* [Action item] The answer must be every line from the entries below that contains "netlist".

Records from a dataset:
--- src/hw/issue_consts.svh ---
`ifndef ISSUE_CONSTS_SVH
`define ISSUE_CONSTS_SVH

// Architectural register count, x0 included
`define ISSUE_NUM_REGS 32

// Width of a data word
`define ISSUE_XLEN 32

// Execution ports behind the issue stage: ALU, memory, branch
`define ISSUE_NUM_PORTS 3

// Derived widths
`define ISSUE_REG_ADDR_W $clog2(`ISSUE_NUM_REGS)

`define ISSUE_UNIT_W 2

`endif

--- src/hw/isa_pkg.sv ---
`include "issue_consts.svh"

package isa_pkg;

  // Register index
  typedef logic [`ISSUE_REG_ADDR_W-1:0] reg_addr_t;

  // Data word
  typedef logic [`ISSUE_XLEN-1:0] word_t;

  // One bit per architectural register
  typedef logic [`ISSUE_NUM_REGS-1:0] reg_mask_t;

  // Execution port selector, also the port index in the issue stage
  typedef enum logic [`ISSUE_UNIT_W-1:0] {
    UNIT_ALU    = 2'd0,
    UNIT_MEM    = 2'd1,
    UNIT_BRANCH = 2'd2
  } exec_unit_e;

endpackage

--- src/hw/issue_pkg.sv ---
package issue_pkg;

  import isa_pkg::*;

  // Decoded instruction entering the issue stage
  typedef struct packed {
    exec_unit_e unit;
    logic [3:0] funct;
    reg_addr_t  rd;
    reg_addr_t  rs1;
    reg_addr_t  rs2;
    logic       uses_rs1;
    logic       uses_rs2;
    logic       writes_rd;
    word_t      imm;
  } issue_data_t;

  // Operation handed to one execution port, operands already read
  typedef struct packed {
    logic [3:0] funct;
    reg_addr_t  rd;
    logic       writes_rd;
    word_t      rs1_val;
    word_t      rs2_val;
    word_t      imm;
  } exec_op_t;

endpackage
--- src/logic/imm_sequencer.sv ---
`timescale 1ns/1ns
`include "imm_settings.svh"

module imm_sequencer (
   input  logic                    i_clk,
   input  logic                    i_rst,
   input  logic                    i_valid,
   input  logic [`IMM_XLEN-1:0]    i_instr,
   output imm_pkg::immdec_ctrl_t   o_ctrl,
   output logic [`IMM_XLEN-1:7]    o_wb_rdt,
   output imm_pkg::imm_fmt_e       o_fmt,
   output logic                    o_csr_sel,
   output logic                    o_finish,
   output logic                    o_busy
);

   localparam int CNT_W = $clog2(`IMM_CNT_LEN);
   localparam int U_LOW = 12;   // Zero bits below a U-type immediate.

   typedef enum logic [4:0] {
      OP_LOAD   = 5'b00000,
      OP_IMM    = 5'b00100,
      OP_AUIPC  = 5'b00101,
      OP_STORE  = 5'b01000,
      OP_LUI    = 5'b01101,
      OP_BRANCH = 5'b11000,
      OP_JALR   = 5'b11001,
      OP_JAL    = 5'b11011,
      OP_SYSTEM = 5'b11100
   } opcode_e;

   imm_pkg::seq_state_e state;
   imm_pkg::imm_fmt_e   fmt_in;
   imm_pkg::imm_fmt_e   fmt_q;
   opcode_e             opcode;
   logic [CNT_W-1:0]    cnt;
   logic                accept;
   logic                cnt_done;

   assign opcode   = opcode_e'(i_instr[6:2]);
   assign accept   = i_valid && (state == imm_pkg::IDLE);
   assign cnt_done = (state == imm_pkg::COUNT) && (cnt == CNT_W'(`IMM_CNT_LEN - 1));

   always_comb begin
      case (opcode)
         OP_LOAD, OP_IMM, OP_JALR: fmt_in = imm_pkg::FMT_I;
         OP_STORE:                 fmt_in = imm_pkg::FMT_S;
         OP_LUI, OP_AUIPC:         fmt_in = imm_pkg::FMT_U;
         OP_SYSTEM:                fmt_in = i_instr[14] ? imm_pkg::FMT_CSR : imm_pkg::FMT_I;
         OP_BRANCH, OP_JAL:        fmt_in = imm_pkg::FMT_NONE;
         default:                  fmt_in = imm_pkg::FMT_NONE;
      endcase
   end

   always_ff @(posedge i_clk) begin
      if (i_rst) begin
         state <= imm_pkg::IDLE;
         cnt   <= '0;
         fmt_q <= imm_pkg::FMT_NONE;
      end else begin
         case (state)
            imm_pkg::IDLE: begin
               if (i_valid) begin
                  state <= imm_pkg::COUNT;
                  cnt   <= '0;
                  fmt_q <= fmt_in;
               end
            end
            imm_pkg::COUNT: begin
               cnt <= cnt + 1'b1;   // Wraps to zero after the last bit.
               if (cnt_done) begin
                  state <= imm_pkg::DONE;
               end
            end
            default: state <= imm_pkg::IDLE;
         endcase
      end
   end

   // Shift chains per format. I and S run imm30_25 into the output register with
   // sign fill. U rotates the whole ring for the twelve zero cycles, which brings
   // bit 12 to the output just as the zero window ends.
   always_comb begin
      o_ctrl          = '0;
      o_ctrl.load     = accept && (fmt_in != imm_pkg::FMT_NONE);
      o_ctrl.cnt_en   = (state == imm_pkg::COUNT);
      o_ctrl.cnt_done = cnt_done;
      o_ctrl.csr_imm  = accept ? (fmt_in == imm_pkg::FMT_CSR) : (fmt_q == imm_pkg::FMT_CSR);
      if (state == imm_pkg::COUNT) begin
         case (fmt_q)
            imm_pkg::FMT_I: begin
               o_ctrl.shift_en = 4'b1100;
               o_ctrl.sel      = 4'b0100;
            end
            imm_pkg::FMT_S: begin
               o_ctrl.shift_en = 4'b1001;
               o_ctrl.sel      = 4'b0101;
            end
            imm_pkg::FMT_U: begin
               o_ctrl.shift_en = 4'b1110;
               o_ctrl.sel      = {2'b00, cnt < CNT_W'(U_LOW), 1'b0};
            end
            imm_pkg::FMT_CSR: begin
               o_ctrl.shift_en = 4'b0010;   // Sign is clear, so zeros follow.
               o_ctrl.sel      = 4'b1000;
            end
            default: begin
               o_ctrl.shift_en = 4'b0000;
               o_ctrl.sel      = 4'b0000;
            end
         endcase
      end
   end

   assign o_wb_rdt  = i_instr[`IMM_XLEN-1:7];
   assign o_fmt     = fmt_q;
   assign o_csr_sel = (fmt_q == imm_pkg::FMT_CSR);
   assign o_finish  = cnt_done && (fmt_q != imm_pkg::FMT_NONE);
   assign o_busy    = (state != imm_pkg::IDLE);

   a_done_after_accept: assert property (@(posedge i_clk) disable iff (i_rst)
      cnt_done |-> $past(accept, `IMM_CNT_LEN));

endmodule
==> src/ucie_pkg.sv <==
`default_nettype none

package ucie_pkg;

    // ======================================
    // Link geometry
    // ======================================

    // Upper bound on protocol streams
    localparam int MAX_PROTOCOLS = 4;
    localparam int PROTO_ID_W    = 2;
    localparam int PAYLOAD_W     = 32;
    localparam int SEQ_W         = 8;
    localparam int CRC_W         = 8;

    // Alternating ones and zeros for training flits
    localparam logic [PAYLOAD_W-1:0] TRAIN_PATTERN = 32'hAAAA_AAAA;

    // ======================================
    // Flit formats
    // ======================================

    // Offered by one source, ID implied by port index
    typedef struct packed {
        logic                 valid;
        logic [PAYLOAD_W-1:0] payload;
    } proto_flit_t;

    // Winner of arbitration
    typedef struct packed {
        logic                  valid;
        logic [PROTO_ID_W-1:0] proto_id;
        logic [PAYLOAD_W-1:0]  payload;
    } granted_flit_t;

    typedef enum logic [1:0] {
        FLIT_TRAIN = 2'd0,
        FLIT_DATA  = 2'd1
    } flit_kind_e;

    // As seen on the die-to-die link
    typedef struct packed {
        logic                  valid;
        flit_kind_e            kind;
        logic [SEQ_W-1:0]      seq;
        logic [PROTO_ID_W-1:0] proto_id;
        logic [PAYLOAD_W-1:0]  payload;
        logic [CRC_W-1:0]      crc;
    } link_flit_t;

    typedef enum logic [1:0] {
        LINK_DOWN   = 2'd0,
        LINK_TRAIN  = 2'd1,
        LINK_ACTIVE = 2'd2
    } link_state_e;

    // ======================================
    // CRC-8, poly 0x07, init 0
    // ======================================

    // Covers protocol ID then payload, MSB first; sequence number not covered
    function automatic logic [CRC_W-1:0] crc8_calc(
        input logic [PROTO_ID_W-1:0] proto_id,
        input logic [PAYLOAD_W-1:0]  payload
    );
        logic [PROTO_ID_W+PAYLOAD_W-1:0] data;
        logic [CRC_W-1:0]                crc;
        logic                            feedback;
        data = {proto_id, payload};
        crc  = '0;
        for (int i = PROTO_ID_W + PAYLOAD_W - 1; i >= 0; i--) begin
            feedback = crc[CRC_W-1] ^ data[i];
            crc      = {crc[CRC_W-2:0], 1'b0};
            if (feedback) begin
                crc = crc ^ 8'h07;
            end
        end
        return crc;
    endfunction

endpackage

`default_nettype wire

==> src/link_tx_port.sv <==
`timescale 1ns/10ps
`default_nettype none

module link_tx_port #(
    parameter int LINK_CREDITS = 8
) (
    input  logic                 clk,
    input  logic                 async_rst_n,
    input  logic                 link_enable,
    input  logic                 remote_train_ack,
    input  logic                 link_credit_return,
    input  ucie_pkg::link_flit_t framed,
    output logic                 port_ready,
    output ucie_pkg::link_flit_t link_out,
    output logic                 link_up
);

    import ucie_pkg::*;

    localparam int CRD_W = $clog2(LINK_CREDITS + 1);

    // Fixed training flit, protocol 0 and sequence 0
    localparam logic [CRC_W-1:0] TRAIN_CRC = crc8_calc('0, TRAIN_PATTERN);
    localparam link_flit_t TRAIN_FLIT = '{
        valid:    1'b1,
        kind:     FLIT_TRAIN,
        seq:      '0,
        proto_id: '0,
        payload:  TRAIN_PATTERN,
        crc:      TRAIN_CRC
    };

    link_state_e      state;
    link_state_e      state_next;
    logic [CRD_W-1:0] credit_cnt;
    logic             data_sent;

    // ======================================
    // Training FSM
    // ======================================

    always_comb begin
        state_next = state;
        case (state)
            LINK_DOWN:   if (link_enable) state_next = LINK_TRAIN;
            LINK_TRAIN:  if (remote_train_ack) state_next = LINK_ACTIVE;
            LINK_ACTIVE: state_next = LINK_ACTIVE;
            default:     state_next = LINK_DOWN;
        endcase
        // Losing enable always drops the link
        if (!link_enable) begin
            state_next = LINK_DOWN;
        end
    end

    always_ff @(posedge clk or negedge async_rst_n) begin
        if (!async_rst_n) begin
            state <= LINK_DOWN;
        end else begin
            state <= state_next;
        end
    end

    assign link_up    = (state == LINK_ACTIVE);
    assign port_ready = link_up && (credit_cnt != '0);
    assign data_sent  = framed.valid && port_ready;

    // ======================================
    // Remote credit counter
    // ======================================

    always_ff @(posedge clk or negedge async_rst_n) begin
        if (!async_rst_n) begin
            credit_cnt <= '0;
        end else if (state_next == LINK_ACTIVE && state != LINK_ACTIVE) begin
            // Fresh pool on link-up
            credit_cnt <= CRD_W'(LINK_CREDITS);
        end else if (link_up) begin
            case ({link_credit_return, data_sent})
                2'b10:   credit_cnt <= credit_cnt + 1'b1;
                2'b01:   credit_cnt <= credit_cnt - 1'b1;
                default: credit_cnt <= credit_cnt;
            endcase
        end
    end

    // ======================================
    // Registered link output
    // ======================================

    // Training flits stop on the ack edge, so none trail link-up
    always_ff @(posedge clk or negedge async_rst_n) begin
        if (!async_rst_n) begin
            link_out <= '0;
        end else if (state_next == LINK_TRAIN) begin
            link_out <= TRAIN_FLIT;
        end else if (data_sent) begin
            link_out <= framed;
        end else begin
            link_out.valid <= 1'b0;
        end
    end

    // Remote side returned more buffers than it was given
    a_credit_bound: assert property (
        @(posedge clk) disable iff (!async_rst_n)
        credit_cnt <= CRD_W'(LINK_CREDITS)
    ) else $error("link_tx_port: link credit count above LINK_CREDITS");

endmodule

`default_nettype wire

==> config.mk <==
export PLATFORM = sky130hd
export DESIGN_NAME = link_tx_port
export DESIGN_NICKNAME = d
export VERILOG_FILES = /design/src/ucie_pkg.sv /design/src/link_tx_port.sv
export SDC_FILE = /design/constraint.sdc
export NUM_CORES = 1
export LEC_CHECK = 0
export ABC_AREA = 1
export BUFFER_PORTS_ARGS = -buffer_cell sky130_fd_sc_hd__buf_2
export CAP_MARGIN = 20
export CORE_MARGIN = 10
export CORE_UTILIZATION = 30
export CTS_CLUSTER_DIAMETER = 200
export DETAILED_ROUTE_END_ITERATION = 8
export GPL_ROUTABILITY_DRIVEN = 1
export GPL_TIMING_DRIVEN = 0
export PLACE_DENSITY = 0.56
export SYNTH_ARGS = -nofsm -noshare
export SYNTH_HDL_FRONTEND = slang
export SYNTH_SLANG_ARGS = --single-unit
==> constraint.sdc <==
create_clock -name clk -period 5.3 [get_ports clk]
set_input_delay 0.795 -clock clk [delete_from_list [all_inputs] [get_ports clk]]
set_output_delay 0.795 -clock clk [all_outputs]
set_load 0.05 [all_outputs]
==> qor.yml <==
routing:
  wl_per_cell_microns: 15.7
  viasPerCell: 4.59
  drt_iter0_drc: 38
  drc: 0
  vias: 1823
  finalWirelength_microns: 6250
  antenna_left: 0
  dr.pass1.iters: 4
placed_design:
  numPortBuffers: 112
  pre_cts_ws_ns: 3.14
  hpwlAfterDp_microns: 4660
  place_congestion: 0.718
cells_and_area:
  final_common_cell: "buf_2"
  final_cell_mix: "buf_2, dfrtp_1, a22o_1"
  drive_gt1_share_pct: 47.7
  diodes: 0
  syn_to_final_growth_pct: 39.6
  layout.nets: 354
  fillers: 731
  utilization_pct: 43.4
power:
  seqPwrFrac_pct: 44.4
  vdd_drop_max_mv: 0.125
  internal_power_uw: 773
  p_per_area_nw_per_um2: 359
  swShare_pct: 32.1
  p_clk_share_pct: 34.7
  p_sw_uw: 365
  combPwrFrac_pct: 20.9
  leakage_uw: 0.00162
setup_path:
  slowest_delay_ns: 0.42
  arrival_ns: 1.42
  cp-end-kind: "output port"
  setup.worst_path.start_class: "flop"
  path_max_fanout: 10
  critPathBufInv: 1
  critical_path.cell_chain: "nor2_4 -> and2_1 -> buf_2"
  cp_data_required_time_ns: 4.51
  worstSetupPathType: "flop to output port"
  cp_top_family: "simple AND/OR/NAND/NOR gates"
  crit_slowest_cell: "dfrtp_1"
sta:
  finalWorstSetupSlack_ns: 3.09
  maxSlewViolCount: 0
  fin_crit_sh_pct: 41.8
  rsz0062_at_grt: "false"
  fmax_mhz: 452
  relSlewSlack_pct: 57.7
  period_needed_ns: 2.21
  worst_pin_slew_ns: 0.634
  fin_skew_ns: 0.0104
  hold_viol_final: 0
  fin_tns_setup_ns: 0
  setup_viol: 0
logic_synthesis:
  ys_ff_latch: 59
  synth_top_area_share_pct: 65.0
  postSynthAreaPerCell_sq_um: 13.4
  yosys-top-cells-area: "dfrtp_1, a22o_1, o22a_1"
  syn-cell-area_sq_um: 2270
  ys_types: 20
  yosysWarnings: 0
  synth_fp_nets: 230
  synth_cells: 169
  ys_seq_area_share_pct: 65.0
  synth_top_area_cell: "dfrtp_1"
floorplanning:
  core_sq_um: 7290
  die_width_microns: 107
  die_h_microns: 107
  io_pins: 113
  rows: 31
  start_util_pct: 31.1
  die_area_sq_um: 11400
cts:
  h-tree-depth: 3
  cts.sink_count: 59
  clkTransAtPathRegs_ns: 0.07
  cts_buffers: 9
  cts-root-buf: "clkbuf_8"
  cts_setup_buffers: 0
  cts_hold_buf: 0
  clk_latency_ns: 0.33
  cts_tree: "built"
  clockBufferDepth: 2
  ctsResizeCount: 0
grt:
  antenna_found_initial: 0
  first_global_vias: 2053
  groute.usage.overall_pct: 11.0
  grt_pass1_wl_microns: 10300
  overflow: 0
  grt_start_max_net_pins: 34
min_path:
  min_path_type: "input port to async pin"
status:
  status: "finished clean"
run:
  cap_viol_max_count: 0
==> per-layer routing <==
| metal | share of wire, % | vias up | wire length (microns) | global-route usage [%] |
|---|---|---|---|---|
| li1 | - | 880 | - | - |
| met1 | 44 | 855 | 2740 | 13.5 |
| met3 | 11 | 8 | 706 | 5.63 |
| met4 | 0.90 | 0 | 56 | 4.35 |
| met2 | 44 | 80 | 2740 | 16.0 |
| met5 | 0 | - | 0 | 0 |
==> state kept, by name (all words and copies together) (netlist names) <==
register    cells
credit_cnt      4
link_out       53
state           2
==> metrics by stage <==
stage	hold WS [ns]	std cells	total power, uW	instance area (sq um)
finish	0.485	397	1140	3170
global route	0.511	397	1200	3170
CTS	0.497	397	1160	3170
detailed placement	0.477	381	756	2970
global placement	0.479	380	752	2950
floorplan	0.498	169	674	2270
==> cells by family (layout without fill, tap and decap cells) <==
kind of cell | count (synthesis) | after routing | share of synthesized area (%)
simple gates | 36 | 36 | 8.21
flops | 59 | 59 | 65.0
compound gates | 52 | 52 | 20.1
fa+ha+maj | 3 | 3 | 1.98
xor+xnor | 1 | 1 | 0.386
buf+inv | 18 | 147 | 4.30
==> cells in the mapped netlist <==
master,instances
ha_1,2
nand3_4,1
nor2_1,2
clkbuf_1,1
buf_2,6
buf_6,3
o22a_1,20
inv_1,6
nand2_2,1
nand2_1,15
nand3_1,11
nor2_4,1
fa_1,1
xor2_1,1
a22o_1,32
nand3b_1,1
dfrtp_1,59
inv_2,2
and2_1,1
nand4_1,3
==> power groups by stage <==
stage	logic, uW	registers [uW]	clock network [uW]
3_3_place_gp	240	512	0
2_1_floorplan	75.3	599	0
6_report	238	505	395
3_5_place_dp	243	513	0
4_1_cts	243	505	408
5_1_grt	258	511	429
==> path summary, 6_finish.rpt <==
kind	slack, ns	cells past startpoint	end	from
min in group clk	0.49	1	link_out[30]	link_out[30]
worst min-delay path	0.49	1	state[1]	async_rst_n
worst max-delay path	3.09	3	port_ready	state[0]
worst max register to register	3.37	10	credit_cnt[3]	state[0]
worst min register to register	0.49	1	link_out[30]	link_out[30]
max in group asynchronous	4.22	2	link_out[41]	async_rst_n
==> cell type report <==
class	instances	area, sq um	area share [%]
Inverter	8	30.0	0.948
Clock buffer	10	128	4.03
Sequential cell	59	1480	46.6
Buffer	10	67.6	2.13
Tap cell	99	124	3.91
Clock inverter	6	66.3	2.09
Timing Repair Buffer	113	581	18.3
Multi-Input combinational cell	92	696	22.0
Note: power is estimated with default switching activity, not from simulation.
$ cat config.mk
export PLATFORM = sky130hd
export DESIGN_NAME = proto_ingress_queue
export DESIGN_NICKNAME = d
export VERILOG_FILES = /design/src/ucie_pkg.sv /design/src/proto_ingress_queue.sv
export SDC_FILE = /design/constraint.sdc
export NUM_CORES = 1
export LEC_CHECK = 0
export ABC_AREA = 1
export BUFFER_PORTS_ARGS = -buffer_cell sky130_fd_sc_hd__buf_2
export CAP_MARGIN = 10
export CORE_UTILIZATION = 54
export CTS_CLUSTER_SIZE = 28
export DETAILED_ROUTE_END_ITERATION = 10
export MAX_ROUTING_LAYER = met4
export PLACE_DENSITY = 0.77
export SLEW_MARGIN = 5
export SYNTH_ARGS = -nofsm -noshare
export SYNTH_HDL_FRONTEND = slang
export SYNTH_SLANG_ARGS = --single-unit
export TNS_END_PERCENT = 20
$ cat constraint.sdc
create_clock -name clk -period 4.43 [get_ports clk]
set_input_delay 0.443 -clock clk [delete_from_list [all_inputs] [get_ports clk]]
set_output_delay 0.443 -clock clk [all_outputs]
set_load 0.01 [all_outputs]
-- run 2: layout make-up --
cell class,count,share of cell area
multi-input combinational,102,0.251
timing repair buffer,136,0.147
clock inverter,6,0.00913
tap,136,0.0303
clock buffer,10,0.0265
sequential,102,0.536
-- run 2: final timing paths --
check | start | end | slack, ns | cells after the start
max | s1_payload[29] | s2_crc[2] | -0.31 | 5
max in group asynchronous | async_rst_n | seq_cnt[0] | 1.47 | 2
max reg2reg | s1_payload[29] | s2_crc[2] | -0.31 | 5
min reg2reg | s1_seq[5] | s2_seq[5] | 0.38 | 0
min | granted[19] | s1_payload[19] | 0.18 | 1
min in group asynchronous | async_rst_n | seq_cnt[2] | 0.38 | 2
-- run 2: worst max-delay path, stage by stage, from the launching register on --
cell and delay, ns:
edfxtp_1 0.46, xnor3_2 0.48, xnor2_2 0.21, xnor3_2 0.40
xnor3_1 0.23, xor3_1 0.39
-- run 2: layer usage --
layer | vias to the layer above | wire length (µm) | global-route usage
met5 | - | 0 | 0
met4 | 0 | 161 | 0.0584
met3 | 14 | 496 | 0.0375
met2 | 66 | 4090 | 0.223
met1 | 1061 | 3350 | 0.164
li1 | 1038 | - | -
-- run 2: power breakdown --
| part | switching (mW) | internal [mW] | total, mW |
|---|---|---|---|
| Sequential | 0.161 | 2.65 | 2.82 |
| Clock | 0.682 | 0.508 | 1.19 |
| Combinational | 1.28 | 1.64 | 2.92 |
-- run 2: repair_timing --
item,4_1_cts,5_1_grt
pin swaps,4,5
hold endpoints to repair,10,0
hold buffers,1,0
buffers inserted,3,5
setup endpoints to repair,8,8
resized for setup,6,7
--- src/hw/turbo_regs.sv ---
// AXI4-Lite register block for the turbo settings
// speed, cancel on event, suppress after activation, disable sound
// speed field is cleared by the governor's cancel request

`timescale 1ns/1ps

module turbo_regs
  import turbo_pkg::*;
(
  input  logic       clk_sys_117_964,
  input  logic       reset_turbo_s,
  input  axil_req_t  axil_req,
  input  logic       turbo_cancel,
  output axil_rsp_t  axil_rsp,
  output turbo_cfg_t cfg
);

  turbo_cfg_t cfg_q;

  logic       bvalid_q;
  logic       rvalid_q;
  axil_data_t rdata_q;
  axil_data_t rd_word;

  logic wr_fire;
  logic rd_fire;

  ////////////////////////////////////////////////////////////
  // handshakes

  // address and data accepted together, one write in flight
  assign wr_fire = axil_req.awvalid && axil_req.wvalid && !bvalid_q;

  // one read in flight, response held under back-pressure
  assign rd_fire = axil_req.arvalid && !rvalid_q;

  ////////////////////////////////////////////////////////////
  // register writes

  always_ff @(posedge clk_sys_117_964) begin
    if (reset_turbo_s) begin
      cfg_q    <= '0;
      bvalid_q <= 1'b0;
    end else begin
      if (wr_fire) begin
        bvalid_q <= 1'b1;
      end else if (axil_req.bready) begin
        bvalid_q <= 1'b0;
      end

      // only the low byte carries settings
      if (wr_fire && axil_req.wstrb[0]) begin
        case (axil_req.awaddr)
          reg_sound_addr: begin
            cfg_q.disable_sound <= axil_req.wdata[0];
          end
          reg_speed_addr: begin
            cfg_q.speed <= turbo_speed_e'(axil_req.wdata[1:0]);
          end
          reg_cancel_addr: begin
            cfg_q.cancel_on_event <= axil_req.wdata[0];
          end
          reg_suppress_addr: begin
            cfg_q.suppress_after_activation <= axil_req.wdata[0];
          end
          default: begin
            // unmapped, dropped
          end
        endcase
      end

      // cancel wins over a write in the same cycle
      if (turbo_cancel) begin
        cfg_q.speed <= speed_1x;
      end
    end
  end

  ////////////////////////////////////////////////////////////
  // register reads

  always_comb begin
    rd_word = '0;
    case (axil_req.araddr)
      reg_sound_addr: begin
        rd_word[0] = cfg_q.disable_sound;
      end
      reg_speed_addr: begin
        rd_word[1:0] = cfg_q.speed;
      end
      reg_cancel_addr: begin
        rd_word[0] = cfg_q.cancel_on_event;
      end
      reg_suppress_addr: begin
        rd_word[0] = cfg_q.suppress_after_activation;
      end
      default: begin
        rd_word = '0;
      end
    endcase
  end

  always_ff @(posedge clk_sys_117_964) begin
    if (reset_turbo_s) begin
      rvalid_q <= 1'b0;
    end else if (rd_fire) begin
      rvalid_q <= 1'b1;
    end else if (axil_req.rready) begin
      rvalid_q <= 1'b0;
    end
  end

  // read payload, captured with the address
  always_ff @(posedge clk_sys_117_964) begin
    if (rd_fire) begin
      rdata_q <= rd_word;
    end
  end

  ////////////////////////////////////////////////////////////
  // response side

  always_comb begin
    axil_rsp         = '0;
    axil_rsp.awready = wr_fire;
    axil_rsp.wready  = wr_fire;
    axil_rsp.bvalid  = bvalid_q;
    // always OKAY
    axil_rsp.bresp   = 2'b00;
    axil_rsp.arready = rd_fire;
    axil_rsp.rvalid  = rvalid_q;
    axil_rsp.rdata   = rdata_q;
    axil_rsp.rresp   = 2'b00;
  end

  assign cfg = cfg_q;

endmodule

* [Answer to the exercise]
==> state kept, by name (all words and copies together) (netlist names) <==
==> cells in the mapped netlist <==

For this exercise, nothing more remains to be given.